[Data Boundary: Start]

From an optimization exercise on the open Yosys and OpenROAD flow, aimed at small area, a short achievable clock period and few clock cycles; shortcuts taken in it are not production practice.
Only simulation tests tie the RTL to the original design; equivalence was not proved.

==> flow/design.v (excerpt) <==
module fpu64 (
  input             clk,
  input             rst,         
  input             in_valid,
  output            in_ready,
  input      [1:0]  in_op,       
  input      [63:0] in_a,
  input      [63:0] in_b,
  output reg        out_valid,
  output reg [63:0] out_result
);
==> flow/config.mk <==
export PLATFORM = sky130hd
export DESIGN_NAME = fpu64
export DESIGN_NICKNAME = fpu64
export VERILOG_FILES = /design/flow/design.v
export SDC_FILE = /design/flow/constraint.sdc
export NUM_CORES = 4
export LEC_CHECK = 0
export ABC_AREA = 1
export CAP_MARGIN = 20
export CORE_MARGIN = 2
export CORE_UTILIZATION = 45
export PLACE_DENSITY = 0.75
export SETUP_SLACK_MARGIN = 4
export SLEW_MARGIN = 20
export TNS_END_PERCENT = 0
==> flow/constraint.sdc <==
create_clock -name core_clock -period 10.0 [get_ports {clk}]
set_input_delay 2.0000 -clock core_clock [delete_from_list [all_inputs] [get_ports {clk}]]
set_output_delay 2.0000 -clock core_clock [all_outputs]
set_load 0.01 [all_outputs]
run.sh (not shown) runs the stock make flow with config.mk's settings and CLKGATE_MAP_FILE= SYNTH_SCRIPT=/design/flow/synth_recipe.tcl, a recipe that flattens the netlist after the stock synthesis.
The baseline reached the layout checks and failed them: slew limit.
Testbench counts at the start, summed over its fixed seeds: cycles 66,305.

[Data Boundary: End]
[Data Boundary: Start]

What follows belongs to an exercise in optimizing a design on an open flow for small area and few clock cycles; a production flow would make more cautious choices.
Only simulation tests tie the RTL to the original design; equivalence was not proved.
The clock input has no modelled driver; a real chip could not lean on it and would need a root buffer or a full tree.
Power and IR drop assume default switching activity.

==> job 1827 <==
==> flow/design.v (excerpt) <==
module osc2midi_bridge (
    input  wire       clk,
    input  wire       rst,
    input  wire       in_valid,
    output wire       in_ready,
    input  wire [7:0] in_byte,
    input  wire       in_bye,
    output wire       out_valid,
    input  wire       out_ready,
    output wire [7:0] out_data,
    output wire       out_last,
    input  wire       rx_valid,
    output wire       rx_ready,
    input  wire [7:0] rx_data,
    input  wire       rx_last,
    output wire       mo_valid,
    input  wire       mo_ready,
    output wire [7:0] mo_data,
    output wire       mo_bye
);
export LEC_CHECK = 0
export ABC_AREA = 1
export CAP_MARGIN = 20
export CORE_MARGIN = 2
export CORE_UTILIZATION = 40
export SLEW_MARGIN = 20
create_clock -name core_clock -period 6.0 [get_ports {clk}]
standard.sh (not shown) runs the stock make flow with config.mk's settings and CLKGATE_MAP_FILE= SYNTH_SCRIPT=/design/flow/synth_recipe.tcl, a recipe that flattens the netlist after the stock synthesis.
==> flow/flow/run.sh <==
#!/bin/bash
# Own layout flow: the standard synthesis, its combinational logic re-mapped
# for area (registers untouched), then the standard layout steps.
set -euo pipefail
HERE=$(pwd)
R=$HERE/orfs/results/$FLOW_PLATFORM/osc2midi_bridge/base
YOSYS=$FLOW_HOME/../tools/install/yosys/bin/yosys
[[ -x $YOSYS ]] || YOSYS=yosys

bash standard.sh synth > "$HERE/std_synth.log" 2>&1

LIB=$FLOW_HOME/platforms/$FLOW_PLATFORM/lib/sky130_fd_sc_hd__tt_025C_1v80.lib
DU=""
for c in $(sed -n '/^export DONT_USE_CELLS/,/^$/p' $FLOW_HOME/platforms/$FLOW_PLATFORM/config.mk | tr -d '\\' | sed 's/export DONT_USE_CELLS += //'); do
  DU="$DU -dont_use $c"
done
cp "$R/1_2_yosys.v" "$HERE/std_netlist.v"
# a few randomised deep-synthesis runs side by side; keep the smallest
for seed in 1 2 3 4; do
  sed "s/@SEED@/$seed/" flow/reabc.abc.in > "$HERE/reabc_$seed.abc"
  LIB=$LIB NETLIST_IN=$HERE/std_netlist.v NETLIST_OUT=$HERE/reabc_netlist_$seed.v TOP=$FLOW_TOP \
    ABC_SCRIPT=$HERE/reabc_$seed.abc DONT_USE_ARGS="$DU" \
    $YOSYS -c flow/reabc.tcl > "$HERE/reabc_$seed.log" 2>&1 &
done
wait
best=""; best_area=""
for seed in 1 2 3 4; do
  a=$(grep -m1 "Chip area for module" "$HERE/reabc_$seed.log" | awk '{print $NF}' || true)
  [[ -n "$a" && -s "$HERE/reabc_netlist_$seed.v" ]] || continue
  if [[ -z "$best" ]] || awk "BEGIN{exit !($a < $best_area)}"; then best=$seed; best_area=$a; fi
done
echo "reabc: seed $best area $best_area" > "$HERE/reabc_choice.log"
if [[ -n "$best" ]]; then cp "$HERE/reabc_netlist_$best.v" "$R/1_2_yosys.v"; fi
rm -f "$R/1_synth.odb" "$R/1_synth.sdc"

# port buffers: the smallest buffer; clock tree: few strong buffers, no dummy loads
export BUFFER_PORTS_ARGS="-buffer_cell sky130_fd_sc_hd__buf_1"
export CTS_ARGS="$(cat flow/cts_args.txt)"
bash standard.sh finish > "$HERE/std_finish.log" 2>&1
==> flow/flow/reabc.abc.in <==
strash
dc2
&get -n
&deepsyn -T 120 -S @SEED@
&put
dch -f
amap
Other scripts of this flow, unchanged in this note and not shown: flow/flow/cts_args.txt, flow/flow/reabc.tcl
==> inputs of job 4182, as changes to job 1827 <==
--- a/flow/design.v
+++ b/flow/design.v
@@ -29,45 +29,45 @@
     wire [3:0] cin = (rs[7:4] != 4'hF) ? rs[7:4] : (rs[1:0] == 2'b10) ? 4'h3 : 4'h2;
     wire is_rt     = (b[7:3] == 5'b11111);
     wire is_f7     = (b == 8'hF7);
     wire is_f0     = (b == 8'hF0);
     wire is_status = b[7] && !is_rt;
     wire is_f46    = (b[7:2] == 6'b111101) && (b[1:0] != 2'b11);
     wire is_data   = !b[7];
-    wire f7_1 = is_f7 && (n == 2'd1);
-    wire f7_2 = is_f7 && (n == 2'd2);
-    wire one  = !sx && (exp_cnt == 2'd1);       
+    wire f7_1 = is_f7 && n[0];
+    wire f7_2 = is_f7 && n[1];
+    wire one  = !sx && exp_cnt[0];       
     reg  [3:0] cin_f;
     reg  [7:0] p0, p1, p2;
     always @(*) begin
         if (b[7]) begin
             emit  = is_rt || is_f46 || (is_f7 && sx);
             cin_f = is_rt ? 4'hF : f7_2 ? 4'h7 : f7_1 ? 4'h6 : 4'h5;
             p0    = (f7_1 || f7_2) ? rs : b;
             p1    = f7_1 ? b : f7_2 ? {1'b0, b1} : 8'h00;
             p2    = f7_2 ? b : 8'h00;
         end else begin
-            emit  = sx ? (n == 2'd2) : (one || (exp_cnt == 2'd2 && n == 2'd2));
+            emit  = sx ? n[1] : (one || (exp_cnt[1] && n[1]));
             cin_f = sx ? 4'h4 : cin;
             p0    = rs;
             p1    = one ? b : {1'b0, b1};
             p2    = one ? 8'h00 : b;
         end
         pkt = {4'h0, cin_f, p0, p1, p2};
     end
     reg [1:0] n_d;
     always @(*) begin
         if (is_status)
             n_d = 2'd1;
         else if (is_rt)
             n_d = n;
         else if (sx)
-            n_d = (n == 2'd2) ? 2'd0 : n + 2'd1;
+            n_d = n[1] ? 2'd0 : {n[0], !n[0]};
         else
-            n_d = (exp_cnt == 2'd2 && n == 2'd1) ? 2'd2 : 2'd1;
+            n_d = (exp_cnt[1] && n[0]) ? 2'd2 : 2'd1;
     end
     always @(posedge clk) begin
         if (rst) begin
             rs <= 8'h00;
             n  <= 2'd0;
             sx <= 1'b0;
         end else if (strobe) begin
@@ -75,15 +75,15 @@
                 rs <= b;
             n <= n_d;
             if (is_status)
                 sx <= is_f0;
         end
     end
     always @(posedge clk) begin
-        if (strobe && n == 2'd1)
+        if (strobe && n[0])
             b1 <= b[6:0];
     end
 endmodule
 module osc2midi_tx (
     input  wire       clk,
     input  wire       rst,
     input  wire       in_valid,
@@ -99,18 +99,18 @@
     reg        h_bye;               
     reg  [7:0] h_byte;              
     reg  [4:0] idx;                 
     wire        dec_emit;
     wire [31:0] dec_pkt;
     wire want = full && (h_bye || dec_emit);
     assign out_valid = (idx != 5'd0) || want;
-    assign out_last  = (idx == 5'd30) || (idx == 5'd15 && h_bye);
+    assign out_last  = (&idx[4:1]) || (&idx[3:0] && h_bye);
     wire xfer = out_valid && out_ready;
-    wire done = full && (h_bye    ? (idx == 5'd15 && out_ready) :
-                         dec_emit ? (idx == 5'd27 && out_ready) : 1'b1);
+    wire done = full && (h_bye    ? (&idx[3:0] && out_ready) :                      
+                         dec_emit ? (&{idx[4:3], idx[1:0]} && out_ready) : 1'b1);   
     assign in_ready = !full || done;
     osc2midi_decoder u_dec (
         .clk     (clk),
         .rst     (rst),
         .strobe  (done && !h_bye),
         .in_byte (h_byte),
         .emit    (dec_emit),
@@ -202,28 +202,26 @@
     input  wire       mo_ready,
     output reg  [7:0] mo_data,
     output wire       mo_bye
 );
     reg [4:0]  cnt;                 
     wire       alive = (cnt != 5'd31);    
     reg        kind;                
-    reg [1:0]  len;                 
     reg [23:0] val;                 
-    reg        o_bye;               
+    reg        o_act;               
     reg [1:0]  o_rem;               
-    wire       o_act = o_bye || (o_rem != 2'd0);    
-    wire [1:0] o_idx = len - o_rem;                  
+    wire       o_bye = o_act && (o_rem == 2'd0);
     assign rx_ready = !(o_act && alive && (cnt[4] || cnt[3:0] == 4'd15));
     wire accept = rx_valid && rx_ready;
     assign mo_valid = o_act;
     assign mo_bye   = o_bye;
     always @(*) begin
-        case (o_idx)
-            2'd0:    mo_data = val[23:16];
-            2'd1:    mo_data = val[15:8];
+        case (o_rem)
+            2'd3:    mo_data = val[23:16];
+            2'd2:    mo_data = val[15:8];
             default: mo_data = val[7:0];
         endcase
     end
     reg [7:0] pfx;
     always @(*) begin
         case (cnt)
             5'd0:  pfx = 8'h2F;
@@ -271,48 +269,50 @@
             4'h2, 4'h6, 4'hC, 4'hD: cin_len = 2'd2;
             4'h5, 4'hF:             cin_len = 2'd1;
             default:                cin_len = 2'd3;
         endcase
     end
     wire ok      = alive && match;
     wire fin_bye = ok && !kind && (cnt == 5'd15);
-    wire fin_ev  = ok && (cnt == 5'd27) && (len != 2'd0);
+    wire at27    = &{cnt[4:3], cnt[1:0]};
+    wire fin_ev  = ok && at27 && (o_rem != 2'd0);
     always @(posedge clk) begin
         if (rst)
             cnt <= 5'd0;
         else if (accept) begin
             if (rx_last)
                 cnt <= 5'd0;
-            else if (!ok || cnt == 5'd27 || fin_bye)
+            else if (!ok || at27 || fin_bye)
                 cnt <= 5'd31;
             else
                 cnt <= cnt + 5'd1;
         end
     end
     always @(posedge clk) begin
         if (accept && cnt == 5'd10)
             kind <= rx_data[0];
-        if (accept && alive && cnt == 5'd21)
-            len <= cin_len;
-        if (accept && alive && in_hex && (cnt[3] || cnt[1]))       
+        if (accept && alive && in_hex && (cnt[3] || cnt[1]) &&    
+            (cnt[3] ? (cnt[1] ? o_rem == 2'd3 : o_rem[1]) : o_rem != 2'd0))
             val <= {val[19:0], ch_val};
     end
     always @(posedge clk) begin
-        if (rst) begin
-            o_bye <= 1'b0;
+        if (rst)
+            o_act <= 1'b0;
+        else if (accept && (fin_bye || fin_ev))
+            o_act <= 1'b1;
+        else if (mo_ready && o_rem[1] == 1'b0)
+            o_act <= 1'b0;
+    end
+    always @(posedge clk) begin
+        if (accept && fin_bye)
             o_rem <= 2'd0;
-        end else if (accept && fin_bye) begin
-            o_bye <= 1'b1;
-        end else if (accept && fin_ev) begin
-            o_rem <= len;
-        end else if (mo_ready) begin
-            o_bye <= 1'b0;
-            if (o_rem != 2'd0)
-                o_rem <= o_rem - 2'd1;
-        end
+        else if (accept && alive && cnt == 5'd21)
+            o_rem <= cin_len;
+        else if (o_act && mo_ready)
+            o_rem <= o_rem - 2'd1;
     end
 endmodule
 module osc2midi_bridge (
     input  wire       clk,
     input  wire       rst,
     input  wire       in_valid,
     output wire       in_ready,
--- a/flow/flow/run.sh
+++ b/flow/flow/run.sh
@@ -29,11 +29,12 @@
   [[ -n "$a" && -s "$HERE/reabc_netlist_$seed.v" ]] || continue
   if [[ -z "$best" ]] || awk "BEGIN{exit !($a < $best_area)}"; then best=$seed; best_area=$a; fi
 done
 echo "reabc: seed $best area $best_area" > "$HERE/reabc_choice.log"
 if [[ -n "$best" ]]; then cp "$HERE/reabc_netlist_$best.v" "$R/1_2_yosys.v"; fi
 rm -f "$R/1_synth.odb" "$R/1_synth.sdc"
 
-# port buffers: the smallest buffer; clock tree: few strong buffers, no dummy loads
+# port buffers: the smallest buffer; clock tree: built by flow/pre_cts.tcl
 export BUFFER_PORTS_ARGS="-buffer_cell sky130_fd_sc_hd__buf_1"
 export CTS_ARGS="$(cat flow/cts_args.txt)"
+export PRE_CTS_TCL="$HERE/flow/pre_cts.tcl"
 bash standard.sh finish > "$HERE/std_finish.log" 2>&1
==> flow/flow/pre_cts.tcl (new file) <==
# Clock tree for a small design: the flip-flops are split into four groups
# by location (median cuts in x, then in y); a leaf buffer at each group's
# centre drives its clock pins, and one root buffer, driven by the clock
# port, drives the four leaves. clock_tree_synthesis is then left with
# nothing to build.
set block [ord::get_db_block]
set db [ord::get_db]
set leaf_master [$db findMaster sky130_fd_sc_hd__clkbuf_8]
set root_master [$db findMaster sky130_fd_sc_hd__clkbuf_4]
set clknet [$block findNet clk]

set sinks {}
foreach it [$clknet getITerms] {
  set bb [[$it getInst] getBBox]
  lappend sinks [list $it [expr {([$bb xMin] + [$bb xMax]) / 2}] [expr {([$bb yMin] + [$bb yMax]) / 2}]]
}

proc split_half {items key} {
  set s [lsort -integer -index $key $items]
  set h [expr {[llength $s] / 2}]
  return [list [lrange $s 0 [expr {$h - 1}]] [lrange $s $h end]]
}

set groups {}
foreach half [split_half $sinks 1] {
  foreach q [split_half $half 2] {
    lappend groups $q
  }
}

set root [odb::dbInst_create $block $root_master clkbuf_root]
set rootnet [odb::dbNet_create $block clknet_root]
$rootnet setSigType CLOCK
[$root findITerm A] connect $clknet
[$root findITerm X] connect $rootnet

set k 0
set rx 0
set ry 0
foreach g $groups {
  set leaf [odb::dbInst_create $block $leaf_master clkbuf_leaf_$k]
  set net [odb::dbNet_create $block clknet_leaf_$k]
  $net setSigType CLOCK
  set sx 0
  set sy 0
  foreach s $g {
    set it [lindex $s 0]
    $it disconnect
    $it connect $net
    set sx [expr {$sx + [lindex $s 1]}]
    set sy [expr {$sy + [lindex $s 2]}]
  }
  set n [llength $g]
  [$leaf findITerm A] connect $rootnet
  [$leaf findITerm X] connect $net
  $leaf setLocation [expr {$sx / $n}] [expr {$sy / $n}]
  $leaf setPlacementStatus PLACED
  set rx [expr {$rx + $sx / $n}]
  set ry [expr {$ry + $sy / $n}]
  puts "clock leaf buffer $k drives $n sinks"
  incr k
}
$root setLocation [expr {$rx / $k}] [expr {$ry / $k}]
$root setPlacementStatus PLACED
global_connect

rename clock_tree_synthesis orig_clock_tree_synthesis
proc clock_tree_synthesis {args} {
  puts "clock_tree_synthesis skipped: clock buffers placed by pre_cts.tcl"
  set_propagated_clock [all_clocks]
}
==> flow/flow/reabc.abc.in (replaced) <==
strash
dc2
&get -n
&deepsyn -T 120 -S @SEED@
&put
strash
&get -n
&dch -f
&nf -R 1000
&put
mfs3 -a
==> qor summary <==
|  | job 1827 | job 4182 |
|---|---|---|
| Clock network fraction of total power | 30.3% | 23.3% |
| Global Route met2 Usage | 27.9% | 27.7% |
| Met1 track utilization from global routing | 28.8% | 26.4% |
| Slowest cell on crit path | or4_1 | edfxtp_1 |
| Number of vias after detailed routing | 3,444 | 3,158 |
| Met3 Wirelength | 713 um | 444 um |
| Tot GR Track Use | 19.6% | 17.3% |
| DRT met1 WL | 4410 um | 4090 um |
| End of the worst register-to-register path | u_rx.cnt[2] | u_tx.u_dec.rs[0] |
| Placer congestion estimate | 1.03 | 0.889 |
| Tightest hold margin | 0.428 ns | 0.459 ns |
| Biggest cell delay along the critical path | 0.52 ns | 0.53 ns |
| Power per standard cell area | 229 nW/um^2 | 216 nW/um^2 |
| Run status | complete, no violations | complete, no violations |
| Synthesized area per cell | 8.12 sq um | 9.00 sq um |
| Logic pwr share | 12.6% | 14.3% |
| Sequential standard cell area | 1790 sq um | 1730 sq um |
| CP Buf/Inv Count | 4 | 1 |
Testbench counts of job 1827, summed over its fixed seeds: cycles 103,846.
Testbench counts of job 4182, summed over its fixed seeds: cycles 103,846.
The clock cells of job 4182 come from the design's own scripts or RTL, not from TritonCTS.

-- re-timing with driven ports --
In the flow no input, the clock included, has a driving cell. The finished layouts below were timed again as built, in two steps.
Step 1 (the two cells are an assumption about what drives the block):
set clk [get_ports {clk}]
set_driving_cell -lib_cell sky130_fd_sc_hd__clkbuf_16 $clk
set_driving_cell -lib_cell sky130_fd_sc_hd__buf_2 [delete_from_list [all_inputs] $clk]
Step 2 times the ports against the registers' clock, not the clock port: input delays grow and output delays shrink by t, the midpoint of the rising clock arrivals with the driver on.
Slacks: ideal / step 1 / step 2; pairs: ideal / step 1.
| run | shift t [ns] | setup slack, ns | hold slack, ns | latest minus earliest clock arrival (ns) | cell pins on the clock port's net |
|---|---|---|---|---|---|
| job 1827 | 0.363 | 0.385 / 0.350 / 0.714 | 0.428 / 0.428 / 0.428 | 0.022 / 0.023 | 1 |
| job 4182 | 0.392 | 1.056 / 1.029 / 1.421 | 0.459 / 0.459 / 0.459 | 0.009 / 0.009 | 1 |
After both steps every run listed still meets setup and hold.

[Data Boundary: End]
[Data Boundary: Start]

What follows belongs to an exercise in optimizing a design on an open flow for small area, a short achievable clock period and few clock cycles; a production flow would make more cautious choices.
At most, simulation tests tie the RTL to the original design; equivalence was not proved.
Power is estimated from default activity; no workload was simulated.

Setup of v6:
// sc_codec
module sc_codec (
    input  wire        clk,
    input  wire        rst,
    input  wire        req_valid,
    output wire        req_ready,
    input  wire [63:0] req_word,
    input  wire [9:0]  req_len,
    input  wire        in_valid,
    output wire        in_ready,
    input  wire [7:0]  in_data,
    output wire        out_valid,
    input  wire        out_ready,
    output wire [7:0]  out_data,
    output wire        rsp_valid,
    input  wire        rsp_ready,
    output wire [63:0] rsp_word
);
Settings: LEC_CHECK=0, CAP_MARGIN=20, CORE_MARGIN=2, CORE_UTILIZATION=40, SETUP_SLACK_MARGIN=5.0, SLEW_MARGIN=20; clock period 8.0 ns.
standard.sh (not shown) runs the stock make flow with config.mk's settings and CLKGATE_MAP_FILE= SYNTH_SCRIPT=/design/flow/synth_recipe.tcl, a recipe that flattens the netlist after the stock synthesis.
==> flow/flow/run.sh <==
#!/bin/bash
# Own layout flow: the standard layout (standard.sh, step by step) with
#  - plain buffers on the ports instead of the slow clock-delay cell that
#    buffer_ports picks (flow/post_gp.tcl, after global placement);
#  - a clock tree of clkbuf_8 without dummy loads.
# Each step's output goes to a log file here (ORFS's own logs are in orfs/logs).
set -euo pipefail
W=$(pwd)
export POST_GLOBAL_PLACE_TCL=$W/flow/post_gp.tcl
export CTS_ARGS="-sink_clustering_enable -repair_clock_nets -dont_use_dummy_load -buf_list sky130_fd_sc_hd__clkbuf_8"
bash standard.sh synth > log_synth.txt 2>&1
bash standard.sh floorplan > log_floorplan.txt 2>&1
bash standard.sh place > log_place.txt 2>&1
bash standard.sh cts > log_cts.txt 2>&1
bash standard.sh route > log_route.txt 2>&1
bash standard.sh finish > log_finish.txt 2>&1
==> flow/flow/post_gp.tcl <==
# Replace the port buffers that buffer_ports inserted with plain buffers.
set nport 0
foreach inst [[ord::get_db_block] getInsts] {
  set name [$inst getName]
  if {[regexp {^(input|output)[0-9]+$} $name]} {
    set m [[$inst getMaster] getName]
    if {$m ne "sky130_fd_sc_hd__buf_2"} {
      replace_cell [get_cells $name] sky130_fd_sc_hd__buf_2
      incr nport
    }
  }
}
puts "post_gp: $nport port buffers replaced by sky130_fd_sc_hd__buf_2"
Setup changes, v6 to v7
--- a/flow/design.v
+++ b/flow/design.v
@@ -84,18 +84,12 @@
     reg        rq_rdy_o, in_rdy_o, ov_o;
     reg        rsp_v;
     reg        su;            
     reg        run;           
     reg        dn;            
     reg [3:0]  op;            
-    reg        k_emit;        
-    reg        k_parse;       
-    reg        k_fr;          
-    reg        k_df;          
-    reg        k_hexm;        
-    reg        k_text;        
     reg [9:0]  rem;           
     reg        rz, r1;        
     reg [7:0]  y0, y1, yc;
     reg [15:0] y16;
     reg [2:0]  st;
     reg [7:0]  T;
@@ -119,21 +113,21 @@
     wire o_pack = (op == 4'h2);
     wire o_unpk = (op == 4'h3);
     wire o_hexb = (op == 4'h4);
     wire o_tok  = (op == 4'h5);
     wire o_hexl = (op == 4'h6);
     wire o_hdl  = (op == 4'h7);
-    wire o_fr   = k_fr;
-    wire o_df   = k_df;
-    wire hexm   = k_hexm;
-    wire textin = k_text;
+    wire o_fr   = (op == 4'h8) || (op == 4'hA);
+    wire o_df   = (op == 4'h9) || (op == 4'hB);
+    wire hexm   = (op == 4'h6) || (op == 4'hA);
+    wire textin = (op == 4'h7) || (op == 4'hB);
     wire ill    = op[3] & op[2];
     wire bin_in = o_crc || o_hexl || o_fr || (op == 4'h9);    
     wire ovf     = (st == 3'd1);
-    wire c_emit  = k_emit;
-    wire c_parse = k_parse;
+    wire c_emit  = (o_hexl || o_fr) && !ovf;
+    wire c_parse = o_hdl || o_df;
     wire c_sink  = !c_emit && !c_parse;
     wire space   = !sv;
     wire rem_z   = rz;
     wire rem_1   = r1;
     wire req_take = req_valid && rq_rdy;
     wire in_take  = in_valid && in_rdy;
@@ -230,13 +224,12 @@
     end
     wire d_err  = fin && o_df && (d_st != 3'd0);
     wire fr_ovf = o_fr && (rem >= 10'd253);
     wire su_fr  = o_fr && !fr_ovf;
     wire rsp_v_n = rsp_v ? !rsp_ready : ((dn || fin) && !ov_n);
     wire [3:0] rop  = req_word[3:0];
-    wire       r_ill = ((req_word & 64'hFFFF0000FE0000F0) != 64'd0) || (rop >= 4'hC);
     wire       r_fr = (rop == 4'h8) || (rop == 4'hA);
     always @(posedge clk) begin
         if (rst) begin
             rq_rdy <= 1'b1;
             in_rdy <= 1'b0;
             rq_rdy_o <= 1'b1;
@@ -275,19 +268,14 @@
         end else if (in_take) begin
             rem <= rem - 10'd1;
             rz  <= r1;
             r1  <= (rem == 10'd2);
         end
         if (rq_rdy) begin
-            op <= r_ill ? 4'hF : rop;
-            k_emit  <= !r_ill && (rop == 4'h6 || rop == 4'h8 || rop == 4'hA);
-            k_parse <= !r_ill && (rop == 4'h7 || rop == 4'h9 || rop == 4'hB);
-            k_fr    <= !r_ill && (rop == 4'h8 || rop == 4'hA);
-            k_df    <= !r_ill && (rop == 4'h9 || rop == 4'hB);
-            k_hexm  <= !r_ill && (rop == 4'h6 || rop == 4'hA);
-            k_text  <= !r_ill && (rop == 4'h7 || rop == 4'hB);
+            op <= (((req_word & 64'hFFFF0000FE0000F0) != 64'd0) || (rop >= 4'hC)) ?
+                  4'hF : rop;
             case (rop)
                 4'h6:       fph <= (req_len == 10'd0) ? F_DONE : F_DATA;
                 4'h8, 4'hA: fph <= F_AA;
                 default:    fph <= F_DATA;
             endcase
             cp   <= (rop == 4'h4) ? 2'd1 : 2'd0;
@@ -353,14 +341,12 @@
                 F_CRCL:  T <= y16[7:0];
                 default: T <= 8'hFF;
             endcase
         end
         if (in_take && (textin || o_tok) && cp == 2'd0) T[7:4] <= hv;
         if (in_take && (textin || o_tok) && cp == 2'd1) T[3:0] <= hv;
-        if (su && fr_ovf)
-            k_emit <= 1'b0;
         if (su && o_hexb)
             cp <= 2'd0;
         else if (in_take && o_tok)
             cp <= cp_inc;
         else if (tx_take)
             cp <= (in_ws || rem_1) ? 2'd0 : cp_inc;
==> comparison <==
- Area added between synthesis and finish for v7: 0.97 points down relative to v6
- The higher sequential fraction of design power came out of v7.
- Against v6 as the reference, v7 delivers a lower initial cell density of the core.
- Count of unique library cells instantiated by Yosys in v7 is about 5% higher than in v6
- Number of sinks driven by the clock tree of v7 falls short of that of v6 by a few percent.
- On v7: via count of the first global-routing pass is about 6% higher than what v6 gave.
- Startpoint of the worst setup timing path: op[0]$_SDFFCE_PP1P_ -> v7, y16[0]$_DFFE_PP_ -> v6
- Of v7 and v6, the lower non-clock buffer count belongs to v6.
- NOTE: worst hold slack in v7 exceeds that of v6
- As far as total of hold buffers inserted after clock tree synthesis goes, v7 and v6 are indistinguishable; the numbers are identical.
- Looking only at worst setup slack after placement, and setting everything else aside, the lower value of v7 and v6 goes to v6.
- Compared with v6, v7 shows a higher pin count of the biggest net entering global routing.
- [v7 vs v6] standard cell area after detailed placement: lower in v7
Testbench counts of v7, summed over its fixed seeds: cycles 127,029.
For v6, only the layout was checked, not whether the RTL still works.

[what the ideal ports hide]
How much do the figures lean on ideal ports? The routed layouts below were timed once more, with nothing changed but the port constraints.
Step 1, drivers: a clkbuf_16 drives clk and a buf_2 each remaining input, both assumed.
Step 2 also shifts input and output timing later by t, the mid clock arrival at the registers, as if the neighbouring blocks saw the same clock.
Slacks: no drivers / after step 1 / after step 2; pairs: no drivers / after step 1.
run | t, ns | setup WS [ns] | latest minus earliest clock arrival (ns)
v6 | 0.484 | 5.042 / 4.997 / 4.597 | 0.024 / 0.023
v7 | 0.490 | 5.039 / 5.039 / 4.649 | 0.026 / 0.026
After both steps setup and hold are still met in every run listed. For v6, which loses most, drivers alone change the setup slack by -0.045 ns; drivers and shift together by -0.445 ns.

[Data Boundary: End]

_Task brief_:
From the entries above, write out only the lines starting at the line that holds "From an optimization" and ending at the line that holds "set_load 0.01 [all_outputs]", keeping both and matching them exactly.

_Response_:
From an optimization exercise on the open Yosys and OpenROAD flow, aimed at small area, a short achievable clock period and few clock cycles; shortcuts taken in it are not production practice.
Only simulation tests tie the RTL to the original design; equivalence was not proved.

==> flow/design.v (excerpt) <==
module fpu64 (
  input             clk,
  input             rst,         
  input             in_valid,
  output            in_ready,
  input      [1:0]  in_op,       
  input      [63:0] in_a,
  input      [63:0] in_b,
  output reg        out_valid,
  output reg [63:0] out_result
);
==> flow/config.mk <==
export PLATFORM = sky130hd
export DESIGN_NAME = fpu64
export DESIGN_NICKNAME = fpu64
export VERILOG_FILES = /design/flow/design.v
export SDC_FILE = /design/flow/constraint.sdc
export NUM_CORES = 4
export LEC_CHECK = 0
export ABC_AREA = 1
export CAP_MARGIN = 20
export CORE_MARGIN = 2
export CORE_UTILIZATION = 45
export PLACE_DENSITY = 0.75
export SETUP_SLACK_MARGIN = 4
export SLEW_MARGIN = 20
export TNS_END_PERCENT = 0
==> flow/constraint.sdc <==
create_clock -name core_clock -period 10.0 [get_ports {clk}]
set_input_delay 2.0000 -clock core_clock [delete_from_list [all_inputs] [get_ports {clk}]]
set_output_delay 2.0000 -clock core_clock [all_outputs]
set_load 0.01 [all_outputs]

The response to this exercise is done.